To explain the causes that shaped the Earth’s structure, Miller’s older geological contemporaries pointed to sudden catastrophes – volcanic eruptions or immense deluges. Younger geologists, such as Lyell, pointed to gradual, uniform changes over long periods. Taylor and O’Connor argue that Miller was a gradual catastrophist. In this model, each stratum built up via thick layers in which life forms became more complex over time, its accretion ceasing with a catastrophic event ending its formation, and all life within it. Each new stratum initiated new life forms that started anew with simple structures. The model’s recapitulatory nature offered a categorically different mode of development than that given by contemporary evolutionists such as Robert Chambers or the young Charles Darwin. Taylor and O’Connor convincingly maintain that Miller was not a transmutationist, but a supporter of ‘gradual stepwise change’ in ‘successive creations’ of life.
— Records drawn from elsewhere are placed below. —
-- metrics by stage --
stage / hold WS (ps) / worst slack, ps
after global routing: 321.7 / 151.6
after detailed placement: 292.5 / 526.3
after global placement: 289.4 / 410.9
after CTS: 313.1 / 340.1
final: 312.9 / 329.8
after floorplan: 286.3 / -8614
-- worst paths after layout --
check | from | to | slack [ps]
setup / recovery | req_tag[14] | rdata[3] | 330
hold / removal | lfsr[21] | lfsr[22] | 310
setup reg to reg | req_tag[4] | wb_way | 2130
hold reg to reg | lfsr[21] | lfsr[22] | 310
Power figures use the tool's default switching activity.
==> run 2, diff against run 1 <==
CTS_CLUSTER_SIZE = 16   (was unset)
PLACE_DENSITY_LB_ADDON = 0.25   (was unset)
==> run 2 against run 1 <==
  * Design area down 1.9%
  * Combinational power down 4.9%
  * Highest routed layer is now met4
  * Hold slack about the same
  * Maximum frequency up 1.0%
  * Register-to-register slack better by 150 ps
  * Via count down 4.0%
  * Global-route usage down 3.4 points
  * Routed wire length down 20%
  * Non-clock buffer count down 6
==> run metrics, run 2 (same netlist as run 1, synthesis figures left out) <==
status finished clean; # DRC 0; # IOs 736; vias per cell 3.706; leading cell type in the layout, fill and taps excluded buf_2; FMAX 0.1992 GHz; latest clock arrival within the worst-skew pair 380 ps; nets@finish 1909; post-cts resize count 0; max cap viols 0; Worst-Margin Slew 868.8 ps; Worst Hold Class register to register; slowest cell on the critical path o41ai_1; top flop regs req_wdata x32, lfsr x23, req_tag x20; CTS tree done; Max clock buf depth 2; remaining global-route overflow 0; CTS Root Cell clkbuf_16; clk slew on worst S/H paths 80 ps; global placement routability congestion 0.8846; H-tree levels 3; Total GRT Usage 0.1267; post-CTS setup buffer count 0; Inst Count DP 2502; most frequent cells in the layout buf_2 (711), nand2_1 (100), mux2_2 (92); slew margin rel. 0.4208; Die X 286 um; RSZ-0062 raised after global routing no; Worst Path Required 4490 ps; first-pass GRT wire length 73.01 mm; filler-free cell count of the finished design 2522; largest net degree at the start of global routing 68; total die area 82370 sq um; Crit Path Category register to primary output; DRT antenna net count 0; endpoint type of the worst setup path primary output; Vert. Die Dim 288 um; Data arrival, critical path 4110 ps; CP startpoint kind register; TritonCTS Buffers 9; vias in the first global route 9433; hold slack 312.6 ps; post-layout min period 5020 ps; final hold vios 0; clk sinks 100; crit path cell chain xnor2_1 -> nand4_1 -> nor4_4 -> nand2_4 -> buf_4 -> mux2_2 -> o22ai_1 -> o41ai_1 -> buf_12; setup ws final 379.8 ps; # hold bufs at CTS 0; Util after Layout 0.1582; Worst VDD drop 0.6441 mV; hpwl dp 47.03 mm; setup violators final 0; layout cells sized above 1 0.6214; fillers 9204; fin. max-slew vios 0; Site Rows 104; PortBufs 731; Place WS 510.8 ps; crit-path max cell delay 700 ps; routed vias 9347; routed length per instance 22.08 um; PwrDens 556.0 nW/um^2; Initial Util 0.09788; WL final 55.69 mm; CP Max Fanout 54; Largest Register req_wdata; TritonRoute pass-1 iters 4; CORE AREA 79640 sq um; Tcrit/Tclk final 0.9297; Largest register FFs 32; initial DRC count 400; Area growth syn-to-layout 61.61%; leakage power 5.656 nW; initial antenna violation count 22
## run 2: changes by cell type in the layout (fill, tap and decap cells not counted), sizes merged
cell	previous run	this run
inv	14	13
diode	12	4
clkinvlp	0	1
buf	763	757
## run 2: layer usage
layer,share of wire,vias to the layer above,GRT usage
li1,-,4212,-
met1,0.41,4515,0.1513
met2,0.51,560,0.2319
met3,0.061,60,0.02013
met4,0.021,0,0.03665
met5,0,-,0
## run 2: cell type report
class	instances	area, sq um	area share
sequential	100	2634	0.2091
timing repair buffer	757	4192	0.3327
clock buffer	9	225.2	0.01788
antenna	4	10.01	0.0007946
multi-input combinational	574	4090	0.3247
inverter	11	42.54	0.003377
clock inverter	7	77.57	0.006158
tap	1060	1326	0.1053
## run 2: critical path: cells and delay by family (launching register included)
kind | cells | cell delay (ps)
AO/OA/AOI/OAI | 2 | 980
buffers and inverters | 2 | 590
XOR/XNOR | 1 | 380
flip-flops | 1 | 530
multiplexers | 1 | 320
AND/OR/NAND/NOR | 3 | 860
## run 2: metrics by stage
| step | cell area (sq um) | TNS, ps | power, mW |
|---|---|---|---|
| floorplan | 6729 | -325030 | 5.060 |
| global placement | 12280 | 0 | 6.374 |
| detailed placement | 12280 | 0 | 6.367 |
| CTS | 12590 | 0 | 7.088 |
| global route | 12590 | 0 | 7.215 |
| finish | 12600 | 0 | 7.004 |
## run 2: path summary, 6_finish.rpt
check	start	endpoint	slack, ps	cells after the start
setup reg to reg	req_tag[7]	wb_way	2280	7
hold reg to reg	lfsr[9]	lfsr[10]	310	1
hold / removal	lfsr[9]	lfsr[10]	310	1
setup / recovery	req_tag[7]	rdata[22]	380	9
`config.mk`:
```
export PLATFORM = sky130hd
export DESIGN_NAME = miss_unit
export DESIGN_NICKNAME = d
export VERILOG_FILES = /design/src/logic/cache_ctrl_pkg.sv /design/src/logic/cache_geom_pkg.sv /design/src/logic/miss_unit.sv
export SDC_FILE = /design/constraint.sdc
export NUM_CORES = 1
export LEC_CHECK = 0
export BUFFER_PORTS_ARGS = -buffer_cell sky130_fd_sc_hd__buf_2
export CAP_MARGIN = 25
export CORE_AREA = 10 10 229 231
export CTS_BUF_LIST = sky130_fd_sc_hd__clkbuf_4 sky130_fd_sc_hd__clkbuf_8
export DETAILED_ROUTE_END_ITERATION = 10
export DIE_AREA = 0 0 239 241
export PLACE_DENSITY = 0.4
export SYNTH_ARGS = -nofsm -noshare
export SYNTH_HDL_FRONTEND = slang
export SYNTH_SLANG_ARGS = --single-unit
```
`constraint.sdc`:
```
create_clock -name clk -period 2.1 [get_ports clk]
set_input_delay 0.42 -clock clk [delete_from_list [all_inputs] [get_ports clk]]
set_output_delay 0.42 -clock clk [all_outputs]
set_load 0.05 [all_outputs]
```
Miller was a steadfast evangelical. Three years after publishing Sandstone, he participated in the ‘Great Disruption’, which split the Church of Scotland. He left the church to help lead the new Free Church of Scotland, which saw natural science as a tool to improve everyday people’s lives. Numerous scientists were members. In 1845 the church created the chair of natural science at New College in Edinburgh, its new seminary. It appointed John Fleming, a natural historian whom Miller cites in Sandstone. Both were Free Church members who greatly valued science. Taylor and O’Connor note Miller’s resolute belief, common at the time, in a divine engineer who had guided the formation of each geological stratum as well as the structure of the organisms therein. Miller, though, did not seek to address secondary causes responsible for his mineralogical and palaeontological specimens because broad theoretical moves ran counter to his commitment to empirical methodologies.

Instead, Miller was content to reflect on the order and beauty of the marvellous life forms that once existed. This, Taylor and O’Connor emphasize, likely impelled his continual returns to the field to unearth an abundance of fantastic specimens. Miller’s natural theology was egalitarian, not confined to elite societies and expensive books. He wrote, ‘There is no working man, if he be a person of intelligence and information … who may not derive much pleasure and enlargement of idea from the study of Geology.’ For him, geology, as a mode of contemplation, far surpassed the ‘truths’ offered by the natural theology of elite divines (vol. 2, p. 37). As a self-taught geologist and lay member of the Free Church, Miller found truth through direct experience, through reading the wonderous depictions of nature in Scripture and through witnessing them first-hand in the field.

Scientific and cultural insights abound in The Study and the annotations of The Text. In an age when publishers shrink from monographs and facsimile reproductions, the National Museum of Scotland has offered a great service by supporting Taylor and O’Connor’s project. The books meet Miller on his terms and help the reader understand his career as an important episode in the history of the nascent earth and palaeontological sciences. This is a fine study about a fascinating and unduly neglected Scottish scientist.